嘔吐下痢症の季節になりました。所かまわず吐かれると、吐物の処理に困りますよね。原因ウイルスが分かっている場合は稀ですので、今回は、消毒液を使った「ここまで出来たら立派な感染予防」という処理方法について書いてみます。

(★)少し濃い消毒液(1000ppm)

:水1Lに20mL(キャップ1杯弱)を入れる

(☆)薄めの消毒液(200ppm)

:水5Lに20mL(キャップ1杯弱)を入れる

㊟ 家庭用の消毒液に多い、

濃度約5%、キャップ1杯25mlとして記述しています。

 

①塩素系漂白剤(ハイター、ブリーチなど)が利用可能な場合

塩素系漂白剤を希釈した消毒液で、ペーパータオルや雑巾、新聞紙などをたっぷり使って嘔吐物を幅広く覆い、上から嘔吐物と同量程度の少し濃い消毒液(★)を静かにかけます。ヘラや板などを使って外側から内側へよせながら取り除き、2重にしたビニール袋に入れます。続いて、嘔吐した位置から半径2.5mを薄めの消毒液(☆)とペーパータオルを用いて拭きます。拭き取った物は、同様にビニール袋に入れます。
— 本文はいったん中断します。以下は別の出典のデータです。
## config.mk

```make
export PLATFORM = sky130hd
export DESIGN_NAME = mad_div
export DESIGN_NICKNAME = d
export VERILOG_FILES = /design/src/rtl/mad_pkg.sv /design/src/rtl/mad_div.sv
export SDC_FILE = /design/constraint.sdc
export NUM_CORES = 1
export LEC_CHECK = 0
export BUFFER_PORTS_ARGS = -buffer_cell sky130_fd_sc_hd__buf_2
export CAP_MARGIN = 20
export CORE_ASPECT_RATIO = 0.8
export CORE_MARGIN = 4
export CORE_UTILIZATION = 60
export DETAILED_ROUTE_END_ITERATION = 7
export GPL_ROUTABILITY_DRIVEN = 1
export GPL_TIMING_DRIVEN = 0
export HOLD_SLACK_MARGIN = 0.02
export PLACE_DENSITY = 0.92
export SYNTH_ARGS = -nofsm -noshare
export SYNTH_HDL_FRONTEND = slang
export SYNTH_SLANG_ARGS = --single-unit
```

## constraint.sdc

```tcl
create_clock -name clk -period 7.75 [get_ports clk]
set_input_delay 1.1625 -clock clk [delete_from_list [all_inputs] [get_ports clk]]
set_output_delay 1.1625 -clock clk [all_outputs]
set_load 0.02 [all_outputs]
```

## src/rtl/mad_pkg.sv

```systemverilog
package mad_pkg;

	localparam int MAX_ATTRS_DEF   = 16;
	localparam int MAX_CLASSES_DEF = 8;
	localparam int VALUE_SLOTS_DEF = 16;

	localparam int ATTR_W  = 4;
	localparam int CLASS_W = 3;
	localparam int VALUE_W = 4;
	localparam int NUM_W   = 32;
	localparam int COUNT_W = 16;
	localparam int NCLS_W  = 4;
	localparam int SUM_W   = 32;

	// divider: 48-bit dividend over 33-bit divisor, one quotient bit per cycle
	localparam int DIVD_W = 48;
	localparam int DIVS_W = 33;

	typedef enum logic [1:0] {
		MODE_LOAD_COUNT = 2'd0,
		MODE_LOAD_TOTAL = 2'd1,
		MODE_LOAD_ATTR  = 2'd2,
		MODE_COMPARE    = 2'd3
	} mode_t;

	typedef struct packed {
		logic              start;
		logic [DIVD_W-1:0] dividend;
		logic [DIVS_W-1:0] divisor;
	} div_req_t;

	typedef struct packed {
		logic              done;
		logic [DIVD_W-1:0] quotient;
	} div_rsp_t;

endpackage

```

## src/rtl/mad_div.sv

```systemverilog
module mad_div (
	input  logic              clk,
	input  logic              arst_n,
	input  mad_pkg::div_req_t req,
	output mad_pkg::div_rsp_t rsp
);
	import mad_pkg::*;

	localparam int CNT_W = $clog2(DIVD_W + 1);

	logic [DIVD_W-1:0] quo_q;
	logic [DIVS_W:0]   rem_q;
	logic [DIVS_W-1:0] dvs_q;
	logic [CNT_W-1:0]  cnt_q;
	logic              busy_q;
	logic              done_q;

	logic [DIVS_W:0] shifted;
	logic [DIVS_W:0] diff;

	assign shifted = {rem_q[DIVS_W-1:0], quo_q[DIVD_W-1]};
	assign diff    = shifted - {1'b0, dvs_q};

	always_ff @(posedge clk or negedge arst_n) begin
		if (!arst_n) begin
			busy_q <= 1'b0;
			done_q <= 1'b0;
			cnt_q  <= '0;
		end else begin
			done_q <= 1'b0;
			if (req.start) begin
				busy_q <= 1'b1;
				cnt_q  <= CNT_W'(DIVD_W);
			end else if (busy_q) begin
				cnt_q <= cnt_q - 1'b1;
				if (cnt_q == CNT_W'(1)) begin
					busy_q <= 1'b0;
					done_q <= 1'b1;
				end
			end
		end
	end

	always_ff @(posedge clk) begin
		if (req.start) begin
			quo_q <= req.dividend;
			rem_q <= '0;
			dvs_q <= req.divisor;
		end else if (busy_q) begin
			if (!diff[DIVS_W]) begin
				rem_q <= diff;
				quo_q <= {quo_q[DIVD_W-2:0], 1'b1};
			end else begin
				rem_q <= shifted;
				quo_q <= {quo_q[DIVD_W-2:0], 1'b0};
			end
		end
	end

	assign rsp.done     = done_q;
	assign rsp.quotient = quo_q;

`ifndef SYNTHESIS
	a_no_restart: assert property (@(posedge clk) disable iff (!arst_n)
		busy_q |-> !req.start) else $error("divider restarted while busy");
	a_done_pulse: assert property (@(posedge clk) disable iff (!arst_n)
		done_q |=> !done_q) else $error("done held");
	a_done_idle: assert property (@(posedge clk) disable iff (!arst_n)
		done_q |-> !busy_q) else $error("done while busy");
`endif
endmodule

```

# ---- After elaboration in Yosys (flattened, before gate mapping)
# Index checks and enable logic that the tools add are counted.
dict set report totals {
  reg_bits 122
  wordCells 22
}
dict set report op_classes {
  n_addsub 2
  n_eq_ne 1
  n_mux 12
  reduce_logical 1
}
# op count
set op_table {}
lappend op_table {{$mux W48} 2}
lappend op_table {{$sub A34 B33 Y34} 1}
lappend op_table {{$mux W33} 1}
lappend op_table {{$mux W6} 2}
lappend op_table {{$mux W1} 7}
lappend op_table {{$eq A6 B1 Y1 const B} 1}
lappend op_table {{$sub A6 B1 Y6 const B} 1}
lappend op_table {{$reduce_bool A2 Y1} 1}

# ---- Logic depth before layout (Yosys ltp)
# Gate-level depths: netlist of run 1.
dict set report depth {
  word_depth 4
  depth_mapped 14
}

# ---- Least setup slack after synthesis of run 1
# Ideal clock, no wire load.
dict set report synth_timing {
  path_kind {input to register}
  start {input port req[81] in the netlist's numbering}
  end {register quo_q[0] (enable)}
  t_arrival_ns 2.647
  required_time_ns 7.348
  setup_slack_ns 4.701
  cell_stages 4
  path_buffers 2
  cell_sequence {clkbuf_1 > nor2_1 > clkbuf_1 > inv_1}
}
dict set report synth_via {
  elab_chain_len 1
}
# item line_no
set synth_lines {}
lappend synth_lines {{start: declaration} mad_div.sv:4} ;# input mad_pkg::div_req_t req,
lappend synth_lines {{$reduce_bool A2 Y1 (no line)} n/a}
lappend synth_lines {{end signal: assignment} mad_div.sv:46} ;# quo_q <= req.dividend;
lappend synth_lines {{end signal: assignment} mad_div.sv:52} ;# quo_q <= {quo_q[DIVD_W-2:0], 1'b1};
lappend synth_lines {{end signal: assignment} mad_div.sv:55} ;# quo_q <= {quo_q[DIVD_W-2:0], 1'b0};
lappend synth_lines {{end: declaration} mad_div.sv:11} ;# logic [DIVD_W-1:0] quo_q;
# Every way passes these cells.
# A chain may end at the register's enable or synchronous reset.

# ---- Worst setup path in the final report of run 1
dict set report layout_timing {
  start {input port req[81] in the netlist's numbering}
  end {register quo_q[29] (enable)}
}
# Same word-level chain as after synthesis.

==> flow_metrics.tcl, run 1 <==
set metrics [dict create \
    grt_start_max_net_pins 49 \
    nNetsFinal 910 \
    synth_cells 639 \
    path_common_cell "clkbuf_1" \
    synth_edf_count 81 \
    core_sq_mm 0.0110 \
    slew_headroom_pct 32.2 \
    gp_congestion 0.946 \
    cts_made_buffers 17 \
    cp_num_buf_inv 4 \
    skew_ps 9.49 \
    drive_gt1_share_pct 29.6 \
    critPathTopFamily "buffers and inverters" \
    finalHoldViolCount 0 \
    routed_via_density 6.27 \
    start_kind "input pin" \
    remaining_drc_errors 0 \
    dp.cells 915 \
    wl_per_cell_microns 19.9 \
    numPortBuffers 132 \
    grt_pass1_vias 5999 \
    diodes 0 \
    start_util_pct 62.0 \
    die-area_sq_mm 0.0131 \
    cts_tree "built" \
    path_class "in2reg" \
    yosys.area.top_type "edfxtp_1" \
    clk_pin_slew_ps 60 \
    path_max_fanout 48 \
    syn_area_per_cell_sq_um 10.7 \
    pin_count 133 \
    drt_first_pass_iters 7 \
    die_w_microns 127 \
    die_h_microns 103 \
    yosysMostFrequentCell "edfxtp_1" \
    yosys_warnings 0 \
    fillers 684 \
    yosys_register_bits 122 \
    cp_slowest_cell "inv_2" \
    via_count 5942 \
    cp.arrival_ps 3740 \
    worstMarginPinSlew_ps 1020 \
    clock_latency_ps 430 \
    max_freq_mhz 271 \
    clock-sinks 122 \
    synth_flop_cell "edfxtp_1" \
    synth_cell_type_count 65 \
    cts_buffer_depth 2 \
    antenna_found_initial 0 \
    worst_slack_ps 4060 \
    ctsRootBufferMaster "clkbuf_16" \
    grtUsageTotal_pct 28.9 \
    hpwl_microns 13000 \
    seq_area_frac_synth_pct 48.4 \
    power_density_mw_per_mm2 391 \
    post_cts_buffers 0 \
    reg2reg_from "dvs_q[20]" \
    fin_crit_sh_pct 47.7 \
    crit_chain "buf_2, clkbuf_1, nor2_1, clkbuf_1, inv_2" \
    required_ps 7800 \
    drtIter0Drc 687 \
    power_mw 3.22 \
    yosys-top-cells-count "edfxtp_1 (81), nand2_1 (64), nor2_1 (52)" \
    grt_pass1_wl_microns 29800 \
    maxSlewViolCount 0 \
    rsz0062_at_grt "no" \
    hp-class "reg2reg" \
    crit_start "req[81]" \
    end_kind "flip-flop" \
    cts-hold-fix-buffers 0 \
    slowest_delay_ps 840 \
    fin_tns_setup_ps 0 \
    synth_nets 759 \
    final_cells 947 \
    syn2layout_area_growth_pct 20.7 \
    hold_start "rem_q[10]" \
    syn_area_sq_mm 0.00681 \
    synth_top_area_share_pct 35.7 \
    place_ws_ps 3700 \
    outcome "finished clean" \
    synth.area.top_cells "edfxtp_1 (36%), dfxtp_1 (9.7%), mux2_2 (7.9%), ha_1 (6.4%), nand2_1 (3.5%)" \
    row_count 34 \
    grt_overflow 0 \
    ant_nets 0 \
    setup_viol 0 \
    ctsResizeCount 0 \
    synthArstFlopShare_pct 6.56 \
    period_needed_ps 3690 \
    ir_drop_mv 0.288 \
    leakagePower_nw 3.57 \
    hold_ws_ps 506 \
    htreeDepth 4 \
    cap_violations 0 \
    wirelength_microns 18800 \
]
## cell type report
class	instances	area, sq um	area share (%)
buffer	29	150	1.83
clock buffer	17	425	5.18
clock inverter	15	140	1.71
inverter	43	161	1.96
multi-input combinational	445	3200	39.0
sequential	122	3290	40.1
tap	144	180	2.19
timing repair buffer	132	661	8.04
## metal layers
layer | wire [microns] | vias up | track usage, % | part of all wire (%)
met1 | 7080 | 2842 | 33.9 | 38
met5 | 0 | - | 0 | 0
met2 | 9450 | 358 | 51.6 | 50
li1 | - | 2667 | - | -
met4 | 608 | 0 | 12.1 | 3.2
met3 | 1680 | 75 | 7.19 | 8.9
## src/sv/gurr_ram.sv

```systemverilog
// generic single-write, single-read memory with registered read data
module gurr_ram #(
  parameter int WIDTH = 16,
  parameter int DEPTH = 64
) (
  input  logic                     clk,
  input  logic                     we,
  input  logic [$clog2(DEPTH)-1:0] waddr,
  input  logic [WIDTH-1:0]         wdata,
  input  logic [$clog2(DEPTH)-1:0] raddr,
  output logic [WIDTH-1:0]         rdata
);

  logic [WIDTH-1:0] mem [DEPTH];

  // write port and registered read port
  always_ff @(posedge clk) begin
    if (we) begin
      mem[waddr] <= wdata;
    end
    rdata <= mem[raddr];
  end

endmodule

```
`src/sv/gurr_pkg.sv`:
```
// shared types, codes and defaults for the grouped undo/redo ring
package gurr_pkg;

  // default sizes
  localparam int DEF_RING_DEPTH  = 64;
  localparam int DEF_MAP_ENTRIES = 4096;
  localparam int DEF_TILE_BITS   = 16;

  // fixed field widths of the request and result items
  localparam int CMD_W  = 3;
  localparam int ADDR_W = 12;
  localparam int VAL_W  = 16;
  localparam int STAT_W = 2;

  // command codes
  localparam logic [CMD_W-1:0] CMD_READ  = 3'd0;
  localparam logic [CMD_W-1:0] CMD_EDIT  = 3'd1;
  localparam logic [CMD_W-1:0] CMD_BEGIN = 3'd2;
  localparam logic [CMD_W-1:0] CMD_END   = 3'd3;
  localparam logic [CMD_W-1:0] CMD_UNDO  = 3'd4;
  localparam logic [CMD_W-1:0] CMD_REDO  = 3'd5;

  // result status codes
  localparam logic [STAT_W-1:0] ST_OK    = 2'd0;
  localparam logic [STAT_W-1:0] ST_EMPTY = 2'd1;
  localparam logic [STAT_W-1:0] ST_CUT   = 2'd2;

  // record flag codes
  localparam logic [1:0] FLAG_FREE   = 2'd0;
  localparam logic [1:0] FLAG_DONE   = 2'd1;
  localparam logic [1:0] FLAG_UNDONE = 2'd2;

  // record group marks
  localparam logic [1:0] GRP_NONE  = 2'd0;
  localparam logic [1:0] GRP_BEGIN = 2'd1;
  localparam logic [1:0] GRP_IN    = 2'd2;
  localparam logic [1:0] GRP_END   = 2'd3;

  // saturation limits of the group counters
  localparam logic [7:0] NEST_MAX = 8'd255;
  localparam logic [6:0] GLEN_MAX = 7'd127;

  // request payload
  typedef struct packed {
    logic [CMD_W-1:0]  command;
    logic [ADDR_W-1:0] tile_address;
    logic [VAL_W-1:0]  tile_value;
  } cmd_item_t;

  // result payload
  typedef struct packed {
    logic [STAT_W-1:0] status;
    logic [ADDR_W-1:0] out_address;
    logic [VAL_W-1:0]  out_value;
    logic              last;
  } res_item_t;

  // per-record state kept in the meta memory
  typedef struct packed {
    logic [1:0] flag;
    logic [1:0] grp;
  } meta_t;

endpackage

```
`src/sv/gurr_mod_unit.sv`:
```
// reduction of a tile address modulo the map size by reciprocal multiplication
module gurr_mod_unit #(
  parameter int MAP_ENTRIES = gurr_pkg::DEF_MAP_ENTRIES
) (
  input  logic                        clk,
  input  logic                        rst,
  input  logic                        start,
  input  logic [gurr_pkg::ADDR_W-1:0] din,
  output logic                        busy,
  output logic [gurr_pkg::ADDR_W-1:0] rem
);
  import gurr_pkg::*;

  // only sizes below the address range that are not powers of two need steps
  localparam bit NEED_MOD = (MAP_ENTRIES < (1 << ADDR_W)) &&
                            ((MAP_ENTRIES & (MAP_ENTRIES - 1)) != 0);

  generate
    if (NEED_MOD) begin : g_iter
      // rounded-up reciprocal, exact quotient for every address value
      localparam int     L_BITS = $clog2(MAP_ENTRIES);
      localparam int     SHIFT  = ADDR_W + L_BITS;
      localparam longint RECIP  = ((longint'(1) << SHIFT) + MAP_ENTRIES - 1) / MAP_ENTRIES;
      localparam int     PROD_W = 2 * ADDR_W + 1;

      logic [ADDR_W-1:0] x;
      logic [ADDR_W-1:0] quot;
      logic [PROD_W-1:0] prod;
      logic              phase;

      assign prod = PROD_W'(x) * PROD_W'(RECIP);

      // busy while the quotient is formed first and then the remainder
      always_ff @(posedge clk) begin
        if (rst) begin
          busy  <= 1'b0;
          phase <= 1'b0;
        end else if (start) begin
          busy  <= 1'b1;
          phase <= 1'b0;
        end else if (busy) begin
          phase <= 1'b1;
          if (phase) begin
            busy <= 1'b0;
          end
        end
      end

      // quotient by multiply and shift, remainder by multiply and subtract
      always_ff @(posedge clk) begin
        if (start) begin
          x <= din;
        end else if (busy && !phase) begin
          quot <= ADDR_W'(prod >> SHIFT);
        end else if (busy) begin
          rem <= x - ADDR_W'(quot * ADDR_W'(MAP_ENTRIES));
        end
      end
    end else begin : g_direct
      // the tile memory index truncation already gives the remainder
      assign busy = 1'b0;

      always_ff @(posedge clk) begin
        if (start) begin
          rem <= din;
        end
      end
    end
  endgenerate

endmodule

```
自分の足の裏も汚染されている可能性に注意しましょう。塩素によって床が痛む可能性があるので、最後に、消毒した範囲を水拭きします。

 

②塩素系消毒液が使用できない場合

カーペットやソファ、布団などに塩素系漂白剤を使用すると、変色したり劣化したりしてしまいます。その場合は、熱湯を使ってウイルスを退治します。まず嘔吐物をタオルなどを使って静かにすばやく取り除きます。水分が多い時は、最初に、紙おむつ、生理用ナプキン、ペットシーツなどをあてて吸い取ると、奥まで染み込むことを防げます。その後、熱湯による加熱消毒を行います。加熱消毒に便利なのが、ペットシーツです。汚染された場所全体をペットシーツでカバーします。防水面を下、吸水面を上に向け、熱湯を吸水量いっぱいまで注ぎます(商品によって量が異なるので事前に確認すること)。85~90℃で90秒以上加熱すればウイルスの感染力は失います。使用したタオル、ペットシーツなどは、「①塩素系漂白剤が利用可能な場合」と同様に、2重のビニール袋に入れて処分します。熱湯を準備したやかんやポットの消毒も忘れずに行ってください。

 

③汚れた布類はつけ置き消毒か熱湯消毒

嘔吐物が付着した布類も感染源になります。そのまま洗濯機で他の衣類と一緒に洗うと、洗濯槽内と他の衣類にウイルスが付着し、一気に拡散してしまいます。バケツを用いて水洗いし、次に、薄めの消毒液(☆)に1時間程度浸すか、85~90度で90秒以上加熱してから洗濯機にいれます。(この処理で痛んでしまうような衣類は、残念ですが思い切って捨てましょう。)

 

④水回りの消毒も念入りに

嘔吐・下痢の人が使用した便器の内側は、ウイルスの巣窟です。換気を良くした状態で、少し濃い消毒液(★)を使って消毒します。トイレの床や洗浄レバーやドアノブ、ペーパーホルダーなどは薄めの消毒液(☆)とペーパータオルを用いて消毒し、その後水拭きをします。さらに、ウイルス感染が疑われる人が使用した食器も消毒が必要です。使用後すぐに、薄めの消毒液(☆)に5~10分浸してから洗います。